Task statement: When a line contains the string "emit", it counts once; give the total of such lines in the entries below and nothing else.

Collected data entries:
:::

## src/rtl/htlp_pkg.sv

```systemverilog
`timescale 1ns / 1ps

package htlp_pkg;

	// Result kinds
	typedef enum logic [1:0] {
		KIND_DATA  = 2'd0,
		KIND_READY = 2'd1,
		KIND_ERROR = 2'd2,
		KIND_END   = 2'd3
	} htlp_kind_t;

	// Parser phase
	typedef enum logic [1:0] {
		PH_FIRST   = 2'd0,
		PH_SECOND  = 2'd1,
		PH_COMMENT = 2'd2,
		PH_DISCARD = 2'd3
	} htlp_phase_t;

	localparam logic [7:0] CHAR_CR   = 8'h0D;
	localparam logic [7:0] CHAR_HASH = 8'h23;
	localparam logic [7:0] CHAR_EOF  = 8'h00;

	localparam logic [5:0] LINE_LENGTH_RESET = 6'd20;

	// Register indexes
	localparam logic REG_LINE_LENGTH = 1'b0;

	// Case-insensitive hex digit; anything else decodes to zero
	function automatic logic [3:0] hex_nibble(input logic [7:0] c);
		logic [3:0] n;
		n = 4'd0;
		if (c >= 8'h30 && c <= 8'h39) begin
			n = c[3:0];
		end else if ((c >= 8'h41 && c <= 8'h46) || (c >= 8'h61 && c <= 8'h66)) begin
			n = c[3:0] + 4'd9;
		end
		return n;
	endfunction

endpackage

```

## src/rtl/htlp_stream_if.sv

```systemverilog
`timescale 1ns / 1ps

// Character channel
interface htlp_char_if;
	logic       valid;
	logic       ready;
	logic [7:0] text_char;

	modport source(output valid, output text_char, input ready);
	modport sink(input valid, input text_char, output ready);
endinterface

// Result channel
interface htlp_res_if;
	logic       valid;
	logic       ready;
	logic [1:0] kind;
	logic [7:0] data_byte;
	logic [5:0] byte_index;

	modport source(output valid, output kind, output data_byte, output byte_index,
		input ready);
	modport sink(input valid, input kind, input data_byte, input byte_index,
		output ready);
endinterface

```

## src/rtl/htlp_core.sv

```systemverilog
`timescale 1ns / 1ps

module htlp_core import htlp_pkg::*; (
	input  logic         clk,
	input  logic         arst_n,
	input  logic [5:0]   line_length,
	htlp_char_if.sink    char_in,
	htlp_res_if.source   res_out
);

	// Input register
	logic        valid_s1;
	logic [7:0]  char_s1;

	// Result register
	logic        valid_s2;
	htlp_kind_t  kind_s2;
	logic [7:0]  data_s2;
	logic [5:0]  index_s2;

	// Parser state
	htlp_phase_t phase_q;
	logic [3:0]  high_nibble_q;
	logic [5:0]  byte_count_q;

	logic        s2_free;
	logic        advance;
	logic        in_ready;

	htlp_phase_t phase_d;
	logic [3:0]  high_nibble_d;
	logic [5:0]  byte_count_d;
	logic        emit;
	htlp_kind_t  kind_d;
	logic [7:0]  data_d;
	logic [5:0]  index_d;

	assign s2_free  = !valid_s2 || res_out.ready;
	assign advance  = valid_s1 && s2_free;
	assign in_ready = !valid_s1 || s2_free;

	assign char_in.ready      = in_ready;
	assign res_out.valid      = valid_s2;
	assign res_out.kind       = kind_s2;
	assign res_out.data_byte  = data_s2;
	assign res_out.byte_index = index_s2;

	// Step logic for one character
	always_comb begin
		phase_d       = phase_q;
		high_nibble_d = high_nibble_q;
		byte_count_d  = byte_count_q;
		emit          = 1'b0;
		kind_d        = KIND_DATA;
		data_d        = 8'd0;
		index_d       = byte_count_q;
		case (phase_q)
			PH_FIRST: begin
				if (char_s1 == CHAR_HASH) begin
					phase_d = PH_COMMENT;
				end else if (char_s1 == CHAR_CR) begin
					phase_d = PH_DISCARD;
					if (byte_count_q != 6'd0) begin
						emit         = 1'b1;
						kind_d       = (byte_count_q == line_length) ? KIND_READY : KIND_ERROR;
						byte_count_d = 6'd0;
					end
				end else if (char_s1 == CHAR_EOF) begin
					emit         = 1'b1;
					kind_d       = KIND_END;
					byte_count_d = 6'd0;
				end else begin
					high_nibble_d = hex_nibble(char_s1);
					phase_d       = PH_SECOND;
				end
			end
			PH_SECOND: begin
				phase_d = PH_FIRST;
				emit    = 1'b1;
				if (byte_count_q >= line_length) begin
					kind_d       = KIND_ERROR;
					byte_count_d = 6'd0;
				end else begin
					kind_d       = KIND_DATA;
					data_d       = {high_nibble_q, hex_nibble(char_s1)};
					byte_count_d = byte_count_q + 6'd1;
				end
			end
			PH_COMMENT: begin
				if (char_s1 == CHAR_EOF) begin
					phase_d      = PH_FIRST;
					emit         = 1'b1;
					kind_d       = KIND_END;
					byte_count_d = 6'd0;
				end else if (char_s1 == CHAR_CR) begin
					phase_d = PH_DISCARD;
					if (byte_count_q != 6'd0) begin
						emit         = 1'b1;
						kind_d       = (byte_count_q == line_length) ? KIND_READY : KIND_ERROR;
						byte_count_d = 6'd0;
					end
				end
			end
			PH_DISCARD: begin
				phase_d = PH_FIRST;
			end
			default: begin
				phase_d = PH_FIRST;
			end
		endcase
	end

	// Input register
	always_ff @(posedge clk or negedge arst_n) begin
		if (!arst_n) begin
			valid_s1 <= 1'b0;
		end else if (in_ready) begin
			valid_s1 <= char_in.valid;
		end
	end

	always_ff @(posedge clk) begin
		if (in_ready && char_in.valid) begin
			char_s1 <= char_in.text_char;
		end
	end

	// Parser state, updated once per character
	always_ff @(posedge clk or negedge arst_n) begin
		if (!arst_n) begin
			phase_q       <= PH_FIRST;
			high_nibble_q <= 4'd0;
			byte_count_q  <= 6'd0;
		end else if (advance) begin
			phase_q       <= phase_d;
			high_nibble_q <= high_nibble_d;
			byte_count_q  <= byte_count_d;
		end
	end

	// Result register
	always_ff @(posedge clk or negedge arst_n) begin
		if (!arst_n) begin
			valid_s2 <= 1'b0;
		end else if (s2_free) begin
			valid_s2 <= advance && emit;
		end
	end

	always_ff @(posedge clk) begin
		if (advance && emit) begin
			kind_s2  <= kind_d;
			data_s2  <= data_d;
			index_s2 <= index_d;
		end
	end

	// Only data transactions carry a byte
	a_data_zero: assert property (@(posedge clk) disable iff (!arst_n)
		(valid_s2 && kind_s2 != KIND_DATA) |-> (data_s2 == 8'd0))
		else $error("non-data result carries a byte");

	// A data byte always lies inside the configured line
	a_data_index: assert property (@(posedge clk) disable iff (!arst_n)
		(valid_s2 && kind_s2 == KIND_DATA) |-> (index_s2 < line_length))
		else $error("data byte beyond line length");

	// Ready report means the count matched
	a_ready_count: assert property (@(posedge clk) disable iff (!arst_n)
		(valid_s2 && kind_s2 == KIND_READY) |-> (index_s2 == line_length))
		else $error("line ready with wrong count");

	// The character after CR is dropped and parsing resumes at a pair start
	a_discard: assert property (@(posedge clk) disable iff (!arst_n)
		(advance && phase_q == PH_DISCARD) |=> (phase_q == PH_FIRST && !valid_s2))
		else $error("discarded character left state or result");

endmodule

```

## src/rtl/hex_text_line_parser.sv

```systemverilog
`timescale 1ns / 1ps

// Hex text line parser. Takes one text character per transaction and turns pairs
// of hex digits into data bytes tagged with their position in the line; at CR it
// reports line ready or format error against the programmed line_length (reset 20),
// and a zero character reports end of file. It takes one character per clock while
// results are taken; a result passes from the input register through the single
// parser state update step into the result register. A held result lets one more
// character into the input register; once that register is also full, the input
// stalls until the result is taken. line_length sits at byte address 0 of the APB
// port; the user must write it only while idle, and the block does not enforce it.

module hex_text_line_parser import htlp_pkg::*; (
	input  logic         clk,
	input  logic         arst_n,
	input  logic         psel,
	input  logic         penable,
	input  logic         pwrite,
	input  logic [2:0]   paddr,
	input  logic [31:0]  pwdata,
	output logic [31:0]  prdata,
	output logic         pready,
	htlp_char_if.sink    char_in,
	htlp_res_if.source   res_out
);

	logic [5:0] line_length_q;
	logic       reg_sel;

	assign pready  = 1'b1;
	assign reg_sel = (paddr[2] == REG_LINE_LENGTH);

	// Configuration register
	always_ff @(posedge clk or negedge arst_n) begin
		if (!arst_n) begin
			line_length_q <= LINE_LENGTH_RESET;
		end else if (psel && penable && pwrite && pready && reg_sel) begin
			line_length_q <= pwdata[5:0];
		end
	end

	// Read back
	always_comb begin
		prdata = 32'd0;
		if (reg_sel) begin
			prdata = {26'd0, line_length_q};
		end
	end

	htlp_core u_core (
		.clk         (clk),
		.arst_n      (arst_n),
		.line_length (line_length_q),
		.char_in     (char_in),
		.res_out     (res_out)
	);

endmodule
```

## src/flat_wrapper.sv

```systemverilog
// flat-port wrapper written by rule: the top's interface ports become plain ports
module hex_text_line_parser_flat import htlp_pkg::*;
  (clk, arst_n, psel, penable, pwrite, paddr, pwdata, prdata, pready, char_in_valid, char_in_text_char, char_in_ready, res_out_valid, res_out_kind, res_out_data_byte, res_out_byte_index, res_out_ready);
  htlp_char_if char_in_i ();
  htlp_res_if res_out_i ();
  input  logic clk;
  input  logic arst_n;
  input  logic psel;
  input  logic penable;
  input  logic pwrite;
  input  logic [2:0] paddr;
  input  logic [31:0] pwdata;
  output logic [31:0] prdata;
  output logic pready;
  input wire logic [$bits(char_in_i.valid)-1:0] char_in_valid;
  input wire logic [$bits(char_in_i.text_char)-1:0] char_in_text_char;
  output wire logic [$bits(char_in_i.ready)-1:0] char_in_ready;
  output wire logic [$bits(res_out_i.valid)-1:0] res_out_valid;
  output wire logic [$bits(res_out_i.kind)-1:0] res_out_kind;
  output wire logic [$bits(res_out_i.data_byte)-1:0] res_out_data_byte;
  output wire logic [$bits(res_out_i.byte_index)-1:0] res_out_byte_index;
  input wire logic [$bits(res_out_i.ready)-1:0] res_out_ready;
  assign char_in_i.valid = char_in_valid;
  assign char_in_i.text_char = char_in_text_char;
  assign char_in_ready = char_in_i.ready;
  assign res_out_valid = res_out_i.valid;
  assign res_out_kind = res_out_i.kind;
  assign res_out_data_byte = res_out_i.data_byte;
  assign res_out_byte_index = res_out_i.byte_index;
  assign res_out_i.ready = res_out_ready;
  hex_text_line_parser u_core (.clk(clk), .arst_n(arst_n), .psel(psel), .penable(penable), .pwrite(pwrite), .paddr(paddr), .pwdata(pwdata), .prdata(prdata), .pready(pready), .char_in(char_in_i), .res_out(res_out_i));
endmodule
```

:::

Answer section: 9